“Il lavoro è attore preminente nella realizzazione degli obiettivi di solidarietà sociale assegnati dalla Costituzione”, ha affermato il capo dello Stato alla vigilia del Primo Maggio, sottolineando come esso “plasma il nostro essere e il nostro futuro” e contribuisca a rendere ciascuno “artefice e protagonista della società”.
Mattarella ha ribadito che “il lavoro è presidio della società”, oltre che “espressione della libertà della persona” e “strumento di partecipazione”. Da qui il richiamo a uno degli obiettivi fondamentali della Repubblica: “Una piena e buona occupazione”, che – ha detto – “è iscritta tra quelli della nostra democrazia”.
Nel suo intervento, il presidente ha posto l’accento anche sul valore della coesione sociale: “Un Paese forte, in cui vige l’eguaglianza dei cittadini, vive di coesione sociale”. Un principio che, ha aggiunto, richiede che “il lavoro e la tutela dei lavoratori siano effettive, contro ogni illegalità e ogni sfruttamento”. Fondamentale, in questo contesto, il ruolo delle parti sociali: “Il dialogo sociale non deve mai interrompersi”.

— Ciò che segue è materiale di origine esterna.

[src/rtl/id_stage_sequencer.sv]
// id_stage_sequencer: decode-stage controller.
// Holds the IF/ID pipeline register, decodes imm_sel and register fields for the
// immediate_generator, applies flush from EX and an optional load-use interlock,
// and hands the instruction to EX over a valid/ready handshake.
// Build option: define LOAD_USE_INTERLOCK_EN to enable the load-use interlock
// (hazard detection, one-cycle STALL state and the stall_count counter).
// Ports:
//   clk, rst                     clock, synchronous active-high reset
//   if_valid/if_instr/if_pc      fetch side, handshake with id_ready
//   flush                        redirect from EX, empties ID
//   ex_ready/ex_is_load/ex_rd    EX side acceptance and load destination
//   id_valid/id_instr/id_pc      instruction presented to EX
//   imm_sel/is_upper/uses_imm    immediate_generator control
//   rs1/rs2/rd/illegal           decoded register fields, unknown-opcode flag
//   stall_count                  saturating count of interlock bubbles
module id_stage_sequencer #(
  parameter int unsigned STALL_CNT_W = 16,
  parameter logic [31:0] NOP_INSTR   = 32'h0000_0013
) (
  input  logic                   clk,
  input  logic                   rst,
  input  logic                   if_valid,
  input  logic [31:0]            if_instr,
  input  logic [31:0]            if_pc,
  output logic                   id_ready,
  input  logic                   flush,
  input  logic                   ex_ready,
  input  logic                   ex_is_load,
  input  logic [4:0]             ex_rd,
  output logic                   id_valid,
  output logic [31:0]            id_instr,
  output logic [31:0]            id_pc,
  output logic [1:0]             imm_sel,
  output logic                   is_upper,
  output logic                   uses_imm,
  output logic [4:0]             rs1,
  output logic [4:0]             rs2,
  output logic [4:0]             rd,
  output logic                   illegal,
  output logic [STALL_CNT_W-1:0] stall_count
);

  typedef enum logic [1:0] {
    ST_EMPTY = 2'b00,
    ST_FULL  = 2'b01,
    ST_STALL = 2'b10
  } state_t;

  state_t state_q, state_d;
  logic   capture;
  logic   stall_inc;
  logic   hazard;
  logic   uses_rs1;
  logic   uses_rs2;
  logic [6:0] opcode;

  // Register fields come straight from the held instruction.
  assign opcode = id_instr[6:0];
  assign rs1    = id_instr[19:15];
  assign rs2    = id_instr[24:20];
  assign rd     = id_instr[11:7];

  // Opcode decode for the immediate_generator and operand usage.
  always_comb begin
    imm_sel  = 2'b00;
    is_upper = 1'b0;
    uses_imm = 1'b1;
    illegal  = 1'b0;
    uses_rs1 = 1'b1;
    uses_rs2 = 1'b0;
    case (opcode)
      7'b0010011, 7'b0000011, 7'b1100111, 7'b1110011: imm_sel = 2'b00;
      7'b0100011: begin
        imm_sel  = 2'b01;
        uses_rs2 = 1'b1;
      end
      7'b1100011: begin
        imm_sel  = 2'b10;
        uses_rs2 = 1'b1;
      end
      7'b1101111: begin
        imm_sel  = 2'b11;
        uses_rs1 = 1'b0;
      end
      7'b0110111, 7'b0010111: begin
        imm_sel  = 2'b11;
        is_upper = 1'b1;
        uses_rs1 = 1'b0;
      end
      7'b0110011: begin
        uses_imm = 1'b0;
        uses_rs2 = 1'b1;
      end
      default: illegal = 1'b1;
    endcase
  end

`ifdef LOAD_USE_INTERLOCK_EN
  // Load in EX writes a register the held instruction reads; x0 never hazards.
  assign hazard = (state_q == ST_FULL) & ex_is_load & (ex_rd != 5'd0) &
                  ((uses_rs1 & (rs1 == ex_rd)) | (uses_rs2 & (rs2 == ex_rd)));

  // Bubble counter, saturating at all-ones.
  always_ff @(posedge clk) begin
    if (rst) begin
      stall_count <= '0;
    end else if (stall_inc && (stall_count != {STALL_CNT_W{1'b1}})) begin
      stall_count <= stall_count + STALL_CNT_W'(1);
    end
  end
`else
  logic unused_interlock;
  assign hazard           = 1'b0;
  assign stall_count      = '0;
  assign unused_interlock = ^{ex_is_load, ex_rd, stall_inc, uses_rs1, uses_rs2};
`endif

  // State register.
  always_ff @(posedge clk) begin
    if (rst) begin
      state_q <= ST_EMPTY;
    end else begin
      state_q <= state_d;
    end
  end

  // Next state and handshake outputs; flush outranks hazard outranks handshake.
  always_comb begin
    state_d   = state_q;
    id_valid  = 1'b0;
    id_ready  = 1'b0;
    capture   = 1'b0;
    stall_inc = 1'b0;
    case (state_q)
      ST_EMPTY: begin
        id_ready = ~flush;
        if (flush) begin
          state_d = ST_EMPTY;
        end else if (if_valid) begin
          capture = 1'b1;
          state_d = ST_FULL;
        end
      end
      ST_FULL: begin
        id_valid = ~hazard;
        id_ready = ~flush & ~hazard & ex_ready;
        if (flush) begin
          state_d = ST_EMPTY;
        end else if (hazard) begin
          state_d   = ST_STALL;
          stall_inc = 1'b1;
        end else if (ex_ready) begin
          if (if_valid) begin
            capture = 1'b1;
            state_d = ST_FULL;
          end else begin
            state_d = ST_EMPTY;
          end
        end
      end
      ST_STALL: begin
        state_d = flush ? ST_EMPTY : ST_FULL;
      end
      default: state_d = ST_EMPTY;
    endcase
  end

  // IF/ID payload register; flush and reset restore the canonical NOP.
  always_ff @(posedge clk) begin
    if (rst || flush) begin
      id_instr <= NOP_INSTR;
      id_pc    <= 32'd0;
    end else if (capture) begin
      id_instr <= if_instr;
      id_pc    <= if_pc;
    end
  end

endmodule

Un passaggio centrale è stato dedicato alla sicurezza: “Le cronache ci restituiscono, pressoché quotidianamente, notizie di lavoratrici e di lavoratori che perdono la vita o rimangono infortunati nello svolgimento delle loro attività. La sicurezza sul lavoro resta un impegno, un dovere, che non consente rinunce o distinguo. Tra luoghi di lavoro e in itinere sono oltre mille le vite spezzate ogni anno, ha ricordato il capo dello Stato, definendo quello degli infortuni sul lavoro “un tributo inaccettabile” e richiamando tutti – istituzioni, imprese e lavoratori – a un impegno più incisivo.